→ Work to complete
A word-for-word restatement of the listing is the only acceptable answer.
─── Dataset extract
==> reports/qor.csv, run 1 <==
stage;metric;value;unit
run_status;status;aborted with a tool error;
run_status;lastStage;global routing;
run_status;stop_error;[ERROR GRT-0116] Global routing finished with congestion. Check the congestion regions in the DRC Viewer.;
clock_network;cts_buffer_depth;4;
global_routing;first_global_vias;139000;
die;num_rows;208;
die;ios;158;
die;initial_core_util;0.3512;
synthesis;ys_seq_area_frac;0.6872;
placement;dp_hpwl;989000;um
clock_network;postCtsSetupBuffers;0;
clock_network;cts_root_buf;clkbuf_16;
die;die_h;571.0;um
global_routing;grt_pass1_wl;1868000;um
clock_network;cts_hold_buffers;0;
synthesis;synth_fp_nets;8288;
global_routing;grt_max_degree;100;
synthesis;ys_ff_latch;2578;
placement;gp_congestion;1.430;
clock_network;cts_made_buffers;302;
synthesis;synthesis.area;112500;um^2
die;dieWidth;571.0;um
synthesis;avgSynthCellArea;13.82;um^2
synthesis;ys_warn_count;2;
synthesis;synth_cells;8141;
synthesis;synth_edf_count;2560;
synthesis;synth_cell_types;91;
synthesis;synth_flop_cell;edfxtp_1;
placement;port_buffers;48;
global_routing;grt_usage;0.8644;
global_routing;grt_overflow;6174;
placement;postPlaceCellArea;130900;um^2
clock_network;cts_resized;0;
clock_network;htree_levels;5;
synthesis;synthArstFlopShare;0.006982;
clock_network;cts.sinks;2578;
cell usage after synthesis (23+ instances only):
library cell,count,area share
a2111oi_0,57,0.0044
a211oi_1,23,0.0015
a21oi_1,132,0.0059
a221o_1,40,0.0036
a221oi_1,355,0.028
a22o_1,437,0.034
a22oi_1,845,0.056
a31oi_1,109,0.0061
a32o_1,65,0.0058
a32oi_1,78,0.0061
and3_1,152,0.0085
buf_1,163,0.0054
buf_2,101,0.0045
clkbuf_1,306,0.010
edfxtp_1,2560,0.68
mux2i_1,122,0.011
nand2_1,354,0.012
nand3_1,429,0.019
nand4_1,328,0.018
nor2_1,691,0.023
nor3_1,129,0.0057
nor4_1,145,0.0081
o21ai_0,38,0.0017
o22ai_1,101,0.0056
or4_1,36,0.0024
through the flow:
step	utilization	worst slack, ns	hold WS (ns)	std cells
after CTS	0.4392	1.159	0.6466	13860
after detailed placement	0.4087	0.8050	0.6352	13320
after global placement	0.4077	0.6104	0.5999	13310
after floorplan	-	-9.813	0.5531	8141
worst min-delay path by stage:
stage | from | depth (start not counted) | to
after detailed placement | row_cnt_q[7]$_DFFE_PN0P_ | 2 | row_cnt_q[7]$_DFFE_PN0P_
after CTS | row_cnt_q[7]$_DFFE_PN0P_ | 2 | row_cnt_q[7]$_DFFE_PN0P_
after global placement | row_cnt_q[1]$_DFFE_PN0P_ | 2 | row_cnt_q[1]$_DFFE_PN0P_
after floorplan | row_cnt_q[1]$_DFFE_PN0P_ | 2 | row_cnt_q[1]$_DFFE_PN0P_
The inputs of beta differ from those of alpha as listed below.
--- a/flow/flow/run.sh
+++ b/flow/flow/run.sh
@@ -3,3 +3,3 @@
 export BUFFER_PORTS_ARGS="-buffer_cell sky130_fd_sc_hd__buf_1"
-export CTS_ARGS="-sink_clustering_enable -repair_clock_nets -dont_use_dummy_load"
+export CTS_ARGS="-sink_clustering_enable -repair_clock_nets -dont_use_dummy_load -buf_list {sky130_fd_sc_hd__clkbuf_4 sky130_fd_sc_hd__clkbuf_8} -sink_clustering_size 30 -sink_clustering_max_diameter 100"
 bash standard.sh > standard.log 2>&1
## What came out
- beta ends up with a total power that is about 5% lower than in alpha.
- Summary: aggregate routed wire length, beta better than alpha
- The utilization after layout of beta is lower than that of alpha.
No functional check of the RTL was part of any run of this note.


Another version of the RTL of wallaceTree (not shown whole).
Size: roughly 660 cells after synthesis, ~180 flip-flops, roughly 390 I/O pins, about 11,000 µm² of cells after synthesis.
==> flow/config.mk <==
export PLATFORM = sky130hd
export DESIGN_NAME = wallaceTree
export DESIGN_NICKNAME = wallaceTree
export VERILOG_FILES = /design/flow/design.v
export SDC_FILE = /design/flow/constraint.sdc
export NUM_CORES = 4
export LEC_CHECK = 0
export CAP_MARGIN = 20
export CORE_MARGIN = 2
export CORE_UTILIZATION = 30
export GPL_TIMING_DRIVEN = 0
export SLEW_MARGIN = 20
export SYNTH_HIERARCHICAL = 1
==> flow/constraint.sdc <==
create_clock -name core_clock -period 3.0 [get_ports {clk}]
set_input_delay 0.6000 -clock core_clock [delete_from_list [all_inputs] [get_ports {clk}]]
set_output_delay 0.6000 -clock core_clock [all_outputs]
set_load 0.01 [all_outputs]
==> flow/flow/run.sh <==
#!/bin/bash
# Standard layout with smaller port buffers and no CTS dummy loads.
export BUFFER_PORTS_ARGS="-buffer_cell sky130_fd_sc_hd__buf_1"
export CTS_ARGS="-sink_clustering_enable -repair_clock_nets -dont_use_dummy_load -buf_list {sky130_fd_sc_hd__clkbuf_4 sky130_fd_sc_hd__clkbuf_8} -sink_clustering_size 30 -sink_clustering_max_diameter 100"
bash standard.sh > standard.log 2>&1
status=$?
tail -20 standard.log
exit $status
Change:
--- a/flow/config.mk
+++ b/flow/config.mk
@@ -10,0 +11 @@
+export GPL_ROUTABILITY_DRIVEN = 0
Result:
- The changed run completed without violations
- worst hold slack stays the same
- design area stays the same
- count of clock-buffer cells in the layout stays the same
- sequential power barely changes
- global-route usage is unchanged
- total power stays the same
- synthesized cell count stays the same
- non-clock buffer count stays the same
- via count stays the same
──────
→ Problem solution
==> reports/qor.csv, run 1 <==
stage;metric;value;unit
run_status;status;aborted with a tool error;
run_status;lastStage;global routing;
run_status;stop_error;[ERROR GRT-0116] Global routing finished with congestion. Check the congestion regions in the DRC Viewer.;
clock_network;cts_buffer_depth;4;
global_routing;first_global_vias;139000;
die;num_rows;208;
die;ios;158;
die;initial_core_util;0.3512;
synthesis;ys_seq_area_frac;0.6872;
placement;dp_hpwl;989000;um
clock_network;postCtsSetupBuffers;0;
clock_network;cts_root_buf;clkbuf_16;
die;die_h;571.0;um
global_routing;grt_pass1_wl;1868000;um
clock_network;cts_hold_buffers;0;
synthesis;synth_fp_nets;8288;
global_routing;grt_max_degree;100;
synthesis;ys_ff_latch;2578;
placement;gp_congestion;1.430;
clock_network;cts_made_buffers;302;
synthesis;synthesis.area;112500;um^2
die;dieWidth;571.0;um
synthesis;avgSynthCellArea;13.82;um^2
synthesis;ys_warn_count;2;
synthesis;synth_cells;8141;
synthesis;synth_edf_count;2560;
synthesis;synth_cell_types;91;
synthesis;synth_flop_cell;edfxtp_1;
placement;port_buffers;48;
global_routing;grt_usage;0.8644;
global_routing;grt_overflow;6174;
placement;postPlaceCellArea;130900;um^2
clock_network;cts_resized;0;
clock_network;htree_levels;5;
synthesis;synthArstFlopShare;0.006982;
clock_network;cts.sinks;2578;
cell usage after synthesis (23+ instances only):
library cell,count,area share
a2111oi_0,57,0.0044
a211oi_1,23,0.0015
a21oi_1,132,0.0059
a221o_1,40,0.0036
a221oi_1,355,0.028
a22o_1,437,0.034
a22oi_1,845,0.056
a31oi_1,109,0.0061
a32o_1,65,0.0058
a32oi_1,78,0.0061
and3_1,152,0.0085
buf_1,163,0.0054
buf_2,101,0.0045
clkbuf_1,306,0.010
edfxtp_1,2560,0.68
mux2i_1,122,0.011
nand2_1,354,0.012
nand3_1,429,0.019
nand4_1,328,0.018
nor2_1,691,0.023
nor3_1,129,0.0057
nor4_1,145,0.0081
o21ai_0,38,0.0017
o22ai_1,101,0.0056
or4_1,36,0.0024
through the flow:
step	utilization	worst slack, ns	hold WS (ns)	std cells
after CTS	0.4392	1.159	0.6466	13860
after detailed placement	0.4087	0.8050	0.6352	13320
after global placement	0.4077	0.6104	0.5999	13310
after floorplan	-	-9.813	0.5531	8141
worst min-delay path by stage:
stage | from | depth (start not counted) | to
after detailed placement | row_cnt_q[7]$_DFFE_PN0P_ | 2 | row_cnt_q[7]$_DFFE_PN0P_
after CTS | row_cnt_q[7]$_DFFE_PN0P_ | 2 | row_cnt_q[7]$_DFFE_PN0P_
after global placement | row_cnt_q[1]$_DFFE_PN0P_ | 2 | row_cnt_q[1]$_DFFE_PN0P_
after floorplan | row_cnt_q[1]$_DFFE_PN0P_ | 2 | row_cnt_q[1]$_DFFE_PN0P_
The inputs of beta differ from those of alpha as listed below.
--- a/flow/flow/run.sh
+++ b/flow/flow/run.sh
@@ -3,3 +3,3 @@
 export BUFFER_PORTS_ARGS="-buffer_cell sky130_fd_sc_hd__buf_1"
-export CTS_ARGS="-sink_clustering_enable -repair_clock_nets -dont_use_dummy_load"
+export CTS_ARGS="-sink_clustering_enable -repair_clock_nets -dont_use_dummy_load -buf_list {sky130_fd_sc_hd__clkbuf_4 sky130_fd_sc_hd__clkbuf_8} -sink_clustering_size 30 -sink_clustering_max_diameter 100"
 bash standard.sh > standard.log 2>&1
## What came out
- beta ends up with a total power that is about 5% lower than in alpha.
- Summary: aggregate routed wire length, beta better than alpha
- The utilization after layout of beta is lower than that of alpha.
No functional check of the RTL was part of any run of this note.


Another version of the RTL of wallaceTree (not shown whole).
Size: roughly 660 cells after synthesis, ~180 flip-flops, roughly 390 I/O pins, about 11,000 µm² of cells after synthesis.
==> flow/config.mk <==
export PLATFORM = sky130hd
export DESIGN_NAME = wallaceTree
export DESIGN_NICKNAME = wallaceTree
export VERILOG_FILES = /design/flow/design.v
export SDC_FILE = /design/flow/constraint.sdc
export NUM_CORES = 4
export LEC_CHECK = 0
export CAP_MARGIN = 20
export CORE_MARGIN = 2
export CORE_UTILIZATION = 30
export GPL_TIMING_DRIVEN = 0
export SLEW_MARGIN = 20
export SYNTH_HIERARCHICAL = 1
==> flow/constraint.sdc <==
create_clock -name core_clock -period 3.0 [get_ports {clk}]
set_input_delay 0.6000 -clock core_clock [delete_from_list [all_inputs] [get_ports {clk}]]
set_output_delay 0.6000 -clock core_clock [all_outputs]
set_load 0.01 [all_outputs]
==> flow/flow/run.sh <==
#!/bin/bash
# Standard layout with smaller port buffers and no CTS dummy loads.
export BUFFER_PORTS_ARGS="-buffer_cell sky130_fd_sc_hd__buf_1"
export CTS_ARGS="-sink_clustering_enable -repair_clock_nets -dont_use_dummy_load -buf_list {sky130_fd_sc_hd__clkbuf_4 sky130_fd_sc_hd__clkbuf_8} -sink_clustering_size 30 -sink_clustering_max_diameter 100"
bash standard.sh > standard.log 2>&1
status=$?
tail -20 standard.log
exit $status
Change:
--- a/flow/config.mk
+++ b/flow/config.mk
@@ -10,0 +11 @@
+export GPL_ROUTABILITY_DRIVEN = 0
Result:
- The changed run completed without violations
- worst hold slack stays the same
- design area stays the same
- count of clock-buffer cells in the layout stays the same
- sequential power barely changes
- global-route usage is unchanged
- total power stays the same
- synthesized cell count stays the same
- non-clock buffer count stays the same
- via count stays the same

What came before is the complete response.